EXERCISE INPUTS:
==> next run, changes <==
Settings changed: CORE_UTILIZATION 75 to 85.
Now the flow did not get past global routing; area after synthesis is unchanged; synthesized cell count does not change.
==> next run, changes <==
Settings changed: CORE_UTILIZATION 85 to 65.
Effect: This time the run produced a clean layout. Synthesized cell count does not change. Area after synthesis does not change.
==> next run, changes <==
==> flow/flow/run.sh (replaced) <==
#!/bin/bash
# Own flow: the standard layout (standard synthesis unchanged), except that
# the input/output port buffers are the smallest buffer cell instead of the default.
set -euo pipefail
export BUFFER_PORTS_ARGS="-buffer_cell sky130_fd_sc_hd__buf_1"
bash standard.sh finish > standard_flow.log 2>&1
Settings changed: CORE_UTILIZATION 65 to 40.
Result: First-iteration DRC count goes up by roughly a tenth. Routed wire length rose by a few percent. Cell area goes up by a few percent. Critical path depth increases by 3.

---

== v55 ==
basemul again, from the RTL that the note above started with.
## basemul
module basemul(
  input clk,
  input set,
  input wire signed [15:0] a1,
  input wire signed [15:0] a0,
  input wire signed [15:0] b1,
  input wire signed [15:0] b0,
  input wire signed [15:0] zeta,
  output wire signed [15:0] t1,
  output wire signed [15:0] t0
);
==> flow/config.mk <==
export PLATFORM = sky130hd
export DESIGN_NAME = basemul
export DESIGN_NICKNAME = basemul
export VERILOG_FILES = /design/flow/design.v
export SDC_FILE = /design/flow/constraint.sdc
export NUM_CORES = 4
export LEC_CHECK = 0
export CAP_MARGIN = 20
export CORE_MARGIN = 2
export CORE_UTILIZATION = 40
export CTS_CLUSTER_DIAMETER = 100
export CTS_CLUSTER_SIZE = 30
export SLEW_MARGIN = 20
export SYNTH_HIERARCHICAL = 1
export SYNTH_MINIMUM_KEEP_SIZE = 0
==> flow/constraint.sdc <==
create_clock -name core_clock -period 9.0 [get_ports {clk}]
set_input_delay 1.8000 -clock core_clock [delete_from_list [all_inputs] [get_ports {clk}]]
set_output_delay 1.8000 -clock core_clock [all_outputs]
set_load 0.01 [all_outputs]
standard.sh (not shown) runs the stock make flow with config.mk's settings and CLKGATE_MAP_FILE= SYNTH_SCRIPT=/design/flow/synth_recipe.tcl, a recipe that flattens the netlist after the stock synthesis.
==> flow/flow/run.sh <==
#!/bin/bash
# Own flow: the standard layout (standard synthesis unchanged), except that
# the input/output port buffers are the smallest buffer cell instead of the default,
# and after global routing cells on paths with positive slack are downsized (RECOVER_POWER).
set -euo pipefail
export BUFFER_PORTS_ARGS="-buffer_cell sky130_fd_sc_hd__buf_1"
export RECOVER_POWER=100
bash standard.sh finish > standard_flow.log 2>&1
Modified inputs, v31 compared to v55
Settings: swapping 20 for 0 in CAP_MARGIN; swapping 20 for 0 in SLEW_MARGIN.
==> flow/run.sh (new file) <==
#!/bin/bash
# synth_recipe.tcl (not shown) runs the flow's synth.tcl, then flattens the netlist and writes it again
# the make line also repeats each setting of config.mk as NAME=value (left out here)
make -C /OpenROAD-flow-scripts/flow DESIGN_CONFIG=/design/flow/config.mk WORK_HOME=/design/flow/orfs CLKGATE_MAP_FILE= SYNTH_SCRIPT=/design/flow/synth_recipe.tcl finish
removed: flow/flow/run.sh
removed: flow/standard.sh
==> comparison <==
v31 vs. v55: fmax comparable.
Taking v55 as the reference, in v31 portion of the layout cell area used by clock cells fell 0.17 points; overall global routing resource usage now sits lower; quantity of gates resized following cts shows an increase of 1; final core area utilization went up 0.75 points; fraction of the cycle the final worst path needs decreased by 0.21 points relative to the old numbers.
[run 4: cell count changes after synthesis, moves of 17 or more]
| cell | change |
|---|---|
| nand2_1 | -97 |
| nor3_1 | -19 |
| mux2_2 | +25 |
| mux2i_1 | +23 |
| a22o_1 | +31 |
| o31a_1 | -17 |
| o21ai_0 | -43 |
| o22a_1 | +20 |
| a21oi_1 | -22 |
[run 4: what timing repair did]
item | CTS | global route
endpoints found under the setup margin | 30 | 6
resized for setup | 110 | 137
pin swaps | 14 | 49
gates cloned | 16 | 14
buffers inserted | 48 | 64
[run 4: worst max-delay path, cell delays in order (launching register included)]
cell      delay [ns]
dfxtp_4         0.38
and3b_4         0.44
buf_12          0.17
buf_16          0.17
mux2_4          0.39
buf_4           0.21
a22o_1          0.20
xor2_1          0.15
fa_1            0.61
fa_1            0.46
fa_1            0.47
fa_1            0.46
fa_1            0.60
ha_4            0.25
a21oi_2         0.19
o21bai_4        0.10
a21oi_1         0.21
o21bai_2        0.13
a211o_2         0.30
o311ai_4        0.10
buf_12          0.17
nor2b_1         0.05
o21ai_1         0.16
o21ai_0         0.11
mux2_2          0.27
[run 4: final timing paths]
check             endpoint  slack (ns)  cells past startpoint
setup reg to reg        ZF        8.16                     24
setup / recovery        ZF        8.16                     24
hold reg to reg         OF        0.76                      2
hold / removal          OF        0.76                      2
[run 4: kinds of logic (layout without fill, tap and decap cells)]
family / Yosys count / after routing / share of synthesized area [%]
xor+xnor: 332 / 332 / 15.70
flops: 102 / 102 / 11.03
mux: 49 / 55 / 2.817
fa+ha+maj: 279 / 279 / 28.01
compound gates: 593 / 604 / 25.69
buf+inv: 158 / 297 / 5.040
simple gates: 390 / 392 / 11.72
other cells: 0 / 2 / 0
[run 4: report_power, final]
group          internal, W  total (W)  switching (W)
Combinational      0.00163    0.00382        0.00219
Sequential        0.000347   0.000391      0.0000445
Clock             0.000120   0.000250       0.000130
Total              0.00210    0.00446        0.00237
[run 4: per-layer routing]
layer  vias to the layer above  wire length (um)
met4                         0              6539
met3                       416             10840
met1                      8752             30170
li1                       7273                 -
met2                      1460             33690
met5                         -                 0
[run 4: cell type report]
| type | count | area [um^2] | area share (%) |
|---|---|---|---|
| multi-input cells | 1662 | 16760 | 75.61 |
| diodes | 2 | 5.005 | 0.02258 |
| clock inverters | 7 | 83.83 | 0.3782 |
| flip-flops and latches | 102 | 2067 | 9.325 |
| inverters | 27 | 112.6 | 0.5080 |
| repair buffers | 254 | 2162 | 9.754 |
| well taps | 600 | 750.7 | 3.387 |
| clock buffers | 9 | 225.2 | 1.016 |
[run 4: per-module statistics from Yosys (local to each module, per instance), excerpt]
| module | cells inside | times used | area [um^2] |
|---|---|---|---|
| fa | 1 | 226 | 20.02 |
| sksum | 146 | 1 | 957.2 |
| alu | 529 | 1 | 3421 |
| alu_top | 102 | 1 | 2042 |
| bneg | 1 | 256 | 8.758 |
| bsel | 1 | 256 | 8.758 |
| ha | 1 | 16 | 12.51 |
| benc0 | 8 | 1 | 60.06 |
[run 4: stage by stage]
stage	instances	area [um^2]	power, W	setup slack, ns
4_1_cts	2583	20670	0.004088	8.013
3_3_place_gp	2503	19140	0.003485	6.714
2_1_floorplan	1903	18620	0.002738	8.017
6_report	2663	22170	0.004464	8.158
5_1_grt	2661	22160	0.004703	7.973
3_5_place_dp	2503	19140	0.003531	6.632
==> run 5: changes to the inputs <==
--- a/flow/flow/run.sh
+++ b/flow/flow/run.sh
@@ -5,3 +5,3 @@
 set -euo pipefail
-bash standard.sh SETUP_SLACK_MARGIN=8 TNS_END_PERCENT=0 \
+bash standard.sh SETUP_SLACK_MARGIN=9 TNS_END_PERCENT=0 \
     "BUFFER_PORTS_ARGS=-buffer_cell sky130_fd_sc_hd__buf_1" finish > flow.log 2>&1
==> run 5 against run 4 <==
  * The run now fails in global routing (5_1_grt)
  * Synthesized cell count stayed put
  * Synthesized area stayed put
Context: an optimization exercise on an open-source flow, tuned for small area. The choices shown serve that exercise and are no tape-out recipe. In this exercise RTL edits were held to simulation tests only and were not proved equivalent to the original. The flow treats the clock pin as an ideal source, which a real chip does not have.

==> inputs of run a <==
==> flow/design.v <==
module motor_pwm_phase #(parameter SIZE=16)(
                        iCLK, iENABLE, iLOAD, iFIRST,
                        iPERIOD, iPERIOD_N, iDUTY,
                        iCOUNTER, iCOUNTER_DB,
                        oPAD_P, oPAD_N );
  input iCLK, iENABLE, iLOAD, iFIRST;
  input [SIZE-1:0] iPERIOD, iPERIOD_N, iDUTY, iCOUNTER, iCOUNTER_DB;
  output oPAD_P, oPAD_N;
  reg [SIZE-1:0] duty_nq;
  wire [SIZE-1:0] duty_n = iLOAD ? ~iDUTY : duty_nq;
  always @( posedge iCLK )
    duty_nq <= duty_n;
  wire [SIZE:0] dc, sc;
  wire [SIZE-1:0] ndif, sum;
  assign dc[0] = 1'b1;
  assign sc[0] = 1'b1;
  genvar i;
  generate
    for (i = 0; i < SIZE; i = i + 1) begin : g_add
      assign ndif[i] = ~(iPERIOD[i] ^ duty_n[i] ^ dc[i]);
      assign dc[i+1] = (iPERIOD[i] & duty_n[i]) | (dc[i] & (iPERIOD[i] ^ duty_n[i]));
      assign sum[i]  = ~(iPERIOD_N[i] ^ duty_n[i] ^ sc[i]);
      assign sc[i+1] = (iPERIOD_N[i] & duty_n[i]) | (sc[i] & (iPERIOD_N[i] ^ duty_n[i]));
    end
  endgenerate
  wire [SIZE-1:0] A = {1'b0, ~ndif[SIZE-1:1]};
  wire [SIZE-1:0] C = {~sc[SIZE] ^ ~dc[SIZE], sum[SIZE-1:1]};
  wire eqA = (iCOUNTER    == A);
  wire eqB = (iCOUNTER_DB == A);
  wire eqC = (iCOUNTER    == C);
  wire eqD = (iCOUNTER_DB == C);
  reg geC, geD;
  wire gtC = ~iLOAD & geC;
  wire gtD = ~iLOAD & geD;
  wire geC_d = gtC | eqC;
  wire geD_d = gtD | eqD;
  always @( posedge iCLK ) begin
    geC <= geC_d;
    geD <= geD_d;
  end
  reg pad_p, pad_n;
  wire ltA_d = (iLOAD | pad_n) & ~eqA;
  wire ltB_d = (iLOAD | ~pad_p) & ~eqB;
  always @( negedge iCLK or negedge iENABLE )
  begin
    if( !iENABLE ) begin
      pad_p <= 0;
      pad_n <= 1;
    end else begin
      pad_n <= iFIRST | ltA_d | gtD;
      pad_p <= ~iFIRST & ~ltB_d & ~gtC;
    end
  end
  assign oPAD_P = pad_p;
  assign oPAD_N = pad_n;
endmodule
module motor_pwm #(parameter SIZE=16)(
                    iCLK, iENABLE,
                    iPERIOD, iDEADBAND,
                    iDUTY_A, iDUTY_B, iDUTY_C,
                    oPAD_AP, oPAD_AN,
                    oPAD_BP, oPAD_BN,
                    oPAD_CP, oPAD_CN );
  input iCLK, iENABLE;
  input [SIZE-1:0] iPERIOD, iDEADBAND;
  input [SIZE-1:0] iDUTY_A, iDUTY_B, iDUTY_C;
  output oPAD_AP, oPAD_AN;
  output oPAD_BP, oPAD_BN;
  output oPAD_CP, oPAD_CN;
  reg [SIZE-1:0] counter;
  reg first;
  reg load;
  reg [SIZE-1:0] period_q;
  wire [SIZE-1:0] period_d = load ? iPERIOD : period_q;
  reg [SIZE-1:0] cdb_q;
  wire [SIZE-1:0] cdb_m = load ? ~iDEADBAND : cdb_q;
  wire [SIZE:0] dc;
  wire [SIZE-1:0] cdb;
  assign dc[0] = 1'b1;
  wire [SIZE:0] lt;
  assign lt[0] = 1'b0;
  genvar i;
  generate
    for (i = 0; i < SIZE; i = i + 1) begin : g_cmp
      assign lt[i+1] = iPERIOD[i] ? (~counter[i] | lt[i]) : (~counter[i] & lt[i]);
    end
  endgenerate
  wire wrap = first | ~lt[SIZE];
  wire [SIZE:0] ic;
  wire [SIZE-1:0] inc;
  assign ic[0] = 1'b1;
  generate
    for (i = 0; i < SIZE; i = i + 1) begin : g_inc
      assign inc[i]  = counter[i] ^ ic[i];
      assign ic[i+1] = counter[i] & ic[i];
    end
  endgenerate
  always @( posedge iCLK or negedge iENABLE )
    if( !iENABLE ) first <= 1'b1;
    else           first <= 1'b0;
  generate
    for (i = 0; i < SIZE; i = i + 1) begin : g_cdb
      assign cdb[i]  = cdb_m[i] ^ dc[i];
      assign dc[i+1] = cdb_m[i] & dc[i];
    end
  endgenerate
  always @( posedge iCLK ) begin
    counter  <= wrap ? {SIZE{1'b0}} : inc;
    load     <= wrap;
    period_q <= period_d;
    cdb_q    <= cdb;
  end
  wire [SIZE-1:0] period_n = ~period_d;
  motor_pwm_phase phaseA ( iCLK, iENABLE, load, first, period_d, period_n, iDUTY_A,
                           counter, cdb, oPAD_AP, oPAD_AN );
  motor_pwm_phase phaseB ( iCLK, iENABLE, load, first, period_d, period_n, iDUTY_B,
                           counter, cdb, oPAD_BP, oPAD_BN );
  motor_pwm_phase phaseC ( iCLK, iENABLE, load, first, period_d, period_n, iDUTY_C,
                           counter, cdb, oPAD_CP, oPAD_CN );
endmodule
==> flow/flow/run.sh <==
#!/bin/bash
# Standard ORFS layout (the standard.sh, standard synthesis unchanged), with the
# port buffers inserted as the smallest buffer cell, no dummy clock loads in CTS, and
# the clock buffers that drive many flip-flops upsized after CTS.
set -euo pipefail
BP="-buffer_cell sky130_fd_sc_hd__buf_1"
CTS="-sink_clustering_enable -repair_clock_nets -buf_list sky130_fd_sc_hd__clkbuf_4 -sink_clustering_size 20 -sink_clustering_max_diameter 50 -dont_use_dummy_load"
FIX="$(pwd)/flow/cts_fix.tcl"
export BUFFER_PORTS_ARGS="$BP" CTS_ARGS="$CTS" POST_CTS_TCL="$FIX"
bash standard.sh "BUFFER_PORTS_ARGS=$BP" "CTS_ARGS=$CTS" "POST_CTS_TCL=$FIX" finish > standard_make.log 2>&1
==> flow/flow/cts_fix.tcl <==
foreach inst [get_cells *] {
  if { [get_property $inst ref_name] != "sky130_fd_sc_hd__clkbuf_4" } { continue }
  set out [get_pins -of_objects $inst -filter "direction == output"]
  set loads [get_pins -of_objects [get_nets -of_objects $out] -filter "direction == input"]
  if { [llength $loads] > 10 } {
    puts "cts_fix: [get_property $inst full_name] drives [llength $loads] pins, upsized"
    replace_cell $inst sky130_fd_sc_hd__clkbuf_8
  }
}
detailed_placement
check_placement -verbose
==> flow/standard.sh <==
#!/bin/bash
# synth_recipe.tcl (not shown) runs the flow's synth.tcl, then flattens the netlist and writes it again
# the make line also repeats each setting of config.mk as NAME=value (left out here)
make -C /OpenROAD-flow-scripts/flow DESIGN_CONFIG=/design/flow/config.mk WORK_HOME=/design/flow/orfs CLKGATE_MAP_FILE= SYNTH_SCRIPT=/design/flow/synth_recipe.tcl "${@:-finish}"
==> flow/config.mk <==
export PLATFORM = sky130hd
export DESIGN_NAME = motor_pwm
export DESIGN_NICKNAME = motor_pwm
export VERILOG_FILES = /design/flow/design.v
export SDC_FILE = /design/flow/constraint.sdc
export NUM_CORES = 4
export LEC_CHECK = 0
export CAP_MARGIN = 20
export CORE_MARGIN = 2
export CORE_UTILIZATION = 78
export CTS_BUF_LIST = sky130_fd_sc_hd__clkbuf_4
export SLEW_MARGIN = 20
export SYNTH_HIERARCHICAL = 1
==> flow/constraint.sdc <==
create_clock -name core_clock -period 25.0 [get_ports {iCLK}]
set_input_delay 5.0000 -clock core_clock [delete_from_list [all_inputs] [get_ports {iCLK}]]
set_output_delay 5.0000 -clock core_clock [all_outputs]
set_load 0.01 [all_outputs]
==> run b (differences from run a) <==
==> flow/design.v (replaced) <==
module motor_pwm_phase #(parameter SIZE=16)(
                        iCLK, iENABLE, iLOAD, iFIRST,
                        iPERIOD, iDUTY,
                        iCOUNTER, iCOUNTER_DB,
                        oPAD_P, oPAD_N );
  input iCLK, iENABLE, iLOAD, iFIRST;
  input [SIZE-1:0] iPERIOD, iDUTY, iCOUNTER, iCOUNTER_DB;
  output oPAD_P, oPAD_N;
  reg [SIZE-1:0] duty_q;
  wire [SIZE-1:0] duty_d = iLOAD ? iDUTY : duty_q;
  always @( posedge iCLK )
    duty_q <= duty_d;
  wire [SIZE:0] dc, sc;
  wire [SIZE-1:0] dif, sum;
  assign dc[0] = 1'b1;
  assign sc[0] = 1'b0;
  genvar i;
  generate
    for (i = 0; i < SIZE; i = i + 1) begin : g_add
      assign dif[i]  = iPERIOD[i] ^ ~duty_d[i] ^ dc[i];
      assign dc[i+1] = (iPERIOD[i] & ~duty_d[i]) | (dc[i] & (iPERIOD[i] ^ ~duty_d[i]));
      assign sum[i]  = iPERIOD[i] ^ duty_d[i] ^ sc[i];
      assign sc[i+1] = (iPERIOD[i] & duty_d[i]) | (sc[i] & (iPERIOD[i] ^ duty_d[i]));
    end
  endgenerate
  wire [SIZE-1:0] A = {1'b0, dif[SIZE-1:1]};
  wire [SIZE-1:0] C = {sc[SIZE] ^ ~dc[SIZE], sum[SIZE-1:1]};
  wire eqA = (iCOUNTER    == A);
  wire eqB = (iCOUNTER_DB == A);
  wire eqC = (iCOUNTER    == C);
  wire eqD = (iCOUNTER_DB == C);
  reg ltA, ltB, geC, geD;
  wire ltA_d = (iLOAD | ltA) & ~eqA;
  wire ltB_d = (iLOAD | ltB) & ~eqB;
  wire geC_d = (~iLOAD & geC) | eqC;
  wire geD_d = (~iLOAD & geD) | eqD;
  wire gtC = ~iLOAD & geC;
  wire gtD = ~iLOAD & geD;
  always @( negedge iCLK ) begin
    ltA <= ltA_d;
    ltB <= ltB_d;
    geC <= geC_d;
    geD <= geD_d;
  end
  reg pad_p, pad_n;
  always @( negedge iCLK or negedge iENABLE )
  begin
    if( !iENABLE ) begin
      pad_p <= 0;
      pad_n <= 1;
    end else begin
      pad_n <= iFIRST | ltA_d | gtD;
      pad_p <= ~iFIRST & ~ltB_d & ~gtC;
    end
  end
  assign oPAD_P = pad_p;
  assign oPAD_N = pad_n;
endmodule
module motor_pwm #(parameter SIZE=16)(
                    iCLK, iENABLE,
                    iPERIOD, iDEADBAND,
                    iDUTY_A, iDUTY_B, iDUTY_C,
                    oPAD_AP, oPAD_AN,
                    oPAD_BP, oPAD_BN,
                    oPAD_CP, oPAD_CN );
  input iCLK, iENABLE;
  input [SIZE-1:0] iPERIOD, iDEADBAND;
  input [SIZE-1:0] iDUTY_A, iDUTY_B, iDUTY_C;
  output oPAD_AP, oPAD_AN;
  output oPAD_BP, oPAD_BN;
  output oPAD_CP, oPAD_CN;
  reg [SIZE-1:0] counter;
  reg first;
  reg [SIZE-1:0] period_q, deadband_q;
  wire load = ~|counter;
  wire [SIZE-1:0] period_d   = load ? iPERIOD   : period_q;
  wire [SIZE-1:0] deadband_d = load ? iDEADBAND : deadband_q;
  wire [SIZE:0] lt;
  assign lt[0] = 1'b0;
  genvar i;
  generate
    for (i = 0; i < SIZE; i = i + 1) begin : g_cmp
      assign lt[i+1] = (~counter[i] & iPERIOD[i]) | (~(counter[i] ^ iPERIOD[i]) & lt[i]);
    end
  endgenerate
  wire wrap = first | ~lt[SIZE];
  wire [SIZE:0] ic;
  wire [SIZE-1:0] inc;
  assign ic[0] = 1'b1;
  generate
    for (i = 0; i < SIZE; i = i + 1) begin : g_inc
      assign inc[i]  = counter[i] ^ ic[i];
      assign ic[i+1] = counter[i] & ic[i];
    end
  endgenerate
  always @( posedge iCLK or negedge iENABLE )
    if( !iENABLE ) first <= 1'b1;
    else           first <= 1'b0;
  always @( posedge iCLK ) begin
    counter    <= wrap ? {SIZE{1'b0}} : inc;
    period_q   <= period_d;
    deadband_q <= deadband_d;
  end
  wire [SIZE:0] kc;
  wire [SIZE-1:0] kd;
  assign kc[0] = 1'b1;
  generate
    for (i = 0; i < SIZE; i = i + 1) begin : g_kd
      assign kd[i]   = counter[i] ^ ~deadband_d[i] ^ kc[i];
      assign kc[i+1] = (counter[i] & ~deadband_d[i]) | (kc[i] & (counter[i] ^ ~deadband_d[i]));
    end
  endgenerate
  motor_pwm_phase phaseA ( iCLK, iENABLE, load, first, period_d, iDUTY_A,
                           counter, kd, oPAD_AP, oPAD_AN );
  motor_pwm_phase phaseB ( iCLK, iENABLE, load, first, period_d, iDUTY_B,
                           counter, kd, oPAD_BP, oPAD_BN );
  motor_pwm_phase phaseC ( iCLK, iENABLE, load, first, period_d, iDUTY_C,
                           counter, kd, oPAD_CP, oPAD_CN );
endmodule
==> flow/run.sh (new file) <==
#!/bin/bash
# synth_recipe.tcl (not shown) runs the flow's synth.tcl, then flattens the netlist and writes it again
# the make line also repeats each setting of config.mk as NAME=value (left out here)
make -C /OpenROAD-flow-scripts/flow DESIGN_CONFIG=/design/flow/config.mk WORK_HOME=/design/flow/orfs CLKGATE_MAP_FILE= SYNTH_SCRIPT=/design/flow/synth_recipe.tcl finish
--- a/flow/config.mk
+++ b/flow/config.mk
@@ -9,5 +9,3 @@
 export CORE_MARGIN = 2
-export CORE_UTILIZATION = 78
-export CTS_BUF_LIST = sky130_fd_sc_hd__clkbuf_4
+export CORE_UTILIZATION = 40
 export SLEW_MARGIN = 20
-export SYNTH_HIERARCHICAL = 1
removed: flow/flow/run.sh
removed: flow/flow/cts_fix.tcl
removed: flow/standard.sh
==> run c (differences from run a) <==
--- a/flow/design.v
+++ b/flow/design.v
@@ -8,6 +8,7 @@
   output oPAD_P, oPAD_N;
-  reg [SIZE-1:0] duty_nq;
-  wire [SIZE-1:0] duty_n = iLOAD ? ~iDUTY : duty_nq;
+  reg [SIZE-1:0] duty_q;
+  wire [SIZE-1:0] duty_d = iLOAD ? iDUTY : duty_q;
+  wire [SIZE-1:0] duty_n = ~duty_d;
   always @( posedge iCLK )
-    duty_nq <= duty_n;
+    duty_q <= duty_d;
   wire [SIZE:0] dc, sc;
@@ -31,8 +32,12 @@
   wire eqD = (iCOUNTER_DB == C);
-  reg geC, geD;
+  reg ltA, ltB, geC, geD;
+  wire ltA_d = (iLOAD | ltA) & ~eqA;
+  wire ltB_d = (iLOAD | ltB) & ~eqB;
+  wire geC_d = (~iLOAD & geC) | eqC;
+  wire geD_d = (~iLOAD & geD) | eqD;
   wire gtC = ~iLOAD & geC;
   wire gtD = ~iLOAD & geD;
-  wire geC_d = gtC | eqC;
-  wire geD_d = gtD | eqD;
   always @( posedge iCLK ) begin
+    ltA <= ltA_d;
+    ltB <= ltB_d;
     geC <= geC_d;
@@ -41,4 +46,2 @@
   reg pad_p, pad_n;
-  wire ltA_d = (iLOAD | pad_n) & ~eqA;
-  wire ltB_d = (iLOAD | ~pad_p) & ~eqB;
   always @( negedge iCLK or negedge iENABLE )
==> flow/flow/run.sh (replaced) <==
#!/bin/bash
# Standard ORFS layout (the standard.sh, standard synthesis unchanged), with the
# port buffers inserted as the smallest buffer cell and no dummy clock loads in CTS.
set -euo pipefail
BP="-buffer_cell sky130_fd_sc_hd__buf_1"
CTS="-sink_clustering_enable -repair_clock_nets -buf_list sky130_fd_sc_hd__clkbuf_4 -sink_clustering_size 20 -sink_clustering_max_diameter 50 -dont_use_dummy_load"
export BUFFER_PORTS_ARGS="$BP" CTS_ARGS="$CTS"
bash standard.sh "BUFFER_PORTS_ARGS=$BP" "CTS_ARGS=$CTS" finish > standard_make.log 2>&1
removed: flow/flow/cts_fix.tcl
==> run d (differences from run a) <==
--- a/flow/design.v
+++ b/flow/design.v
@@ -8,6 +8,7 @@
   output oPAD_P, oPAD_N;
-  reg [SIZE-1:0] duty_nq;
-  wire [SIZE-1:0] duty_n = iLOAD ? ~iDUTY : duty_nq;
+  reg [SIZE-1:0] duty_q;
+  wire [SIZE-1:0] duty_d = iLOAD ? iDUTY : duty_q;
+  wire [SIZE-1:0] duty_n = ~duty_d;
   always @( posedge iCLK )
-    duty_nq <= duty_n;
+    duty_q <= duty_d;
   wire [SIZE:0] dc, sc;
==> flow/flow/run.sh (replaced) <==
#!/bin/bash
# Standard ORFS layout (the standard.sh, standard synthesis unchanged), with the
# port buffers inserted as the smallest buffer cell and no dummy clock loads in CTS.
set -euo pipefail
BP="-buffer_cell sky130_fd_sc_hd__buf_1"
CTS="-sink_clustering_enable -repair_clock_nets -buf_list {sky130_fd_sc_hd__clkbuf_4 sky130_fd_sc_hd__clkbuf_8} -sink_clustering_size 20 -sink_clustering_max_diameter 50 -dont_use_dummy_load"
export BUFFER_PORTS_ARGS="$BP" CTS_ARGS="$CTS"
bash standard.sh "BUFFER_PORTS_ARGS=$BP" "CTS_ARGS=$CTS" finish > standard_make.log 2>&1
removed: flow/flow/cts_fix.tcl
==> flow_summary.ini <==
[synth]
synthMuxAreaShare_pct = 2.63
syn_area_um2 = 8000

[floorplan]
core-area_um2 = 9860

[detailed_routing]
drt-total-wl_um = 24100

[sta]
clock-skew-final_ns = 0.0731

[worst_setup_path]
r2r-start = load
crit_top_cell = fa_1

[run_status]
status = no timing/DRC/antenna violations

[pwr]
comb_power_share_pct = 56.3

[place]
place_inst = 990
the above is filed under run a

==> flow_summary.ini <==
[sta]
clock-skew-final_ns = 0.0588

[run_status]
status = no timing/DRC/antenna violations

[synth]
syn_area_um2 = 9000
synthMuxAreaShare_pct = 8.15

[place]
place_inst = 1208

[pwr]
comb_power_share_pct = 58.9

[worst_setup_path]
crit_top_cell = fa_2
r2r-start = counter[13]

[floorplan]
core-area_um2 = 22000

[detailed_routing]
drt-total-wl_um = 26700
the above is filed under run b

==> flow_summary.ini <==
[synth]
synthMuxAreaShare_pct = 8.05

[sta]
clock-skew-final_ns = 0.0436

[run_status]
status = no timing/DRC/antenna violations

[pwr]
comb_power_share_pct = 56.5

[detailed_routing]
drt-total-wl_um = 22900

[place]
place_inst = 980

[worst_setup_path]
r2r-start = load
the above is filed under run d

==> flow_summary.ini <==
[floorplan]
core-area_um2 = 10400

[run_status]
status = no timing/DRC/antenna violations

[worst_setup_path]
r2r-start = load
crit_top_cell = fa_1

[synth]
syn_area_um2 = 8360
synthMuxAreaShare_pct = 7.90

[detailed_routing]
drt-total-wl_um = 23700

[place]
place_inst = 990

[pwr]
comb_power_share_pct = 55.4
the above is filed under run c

WHAT THE TASK ASKS: Copy each line from the data above that includes "layer".

COMPLETED EXERCISE:
[run 4: per-layer routing]
layer  vias to the layer above  wire length (um)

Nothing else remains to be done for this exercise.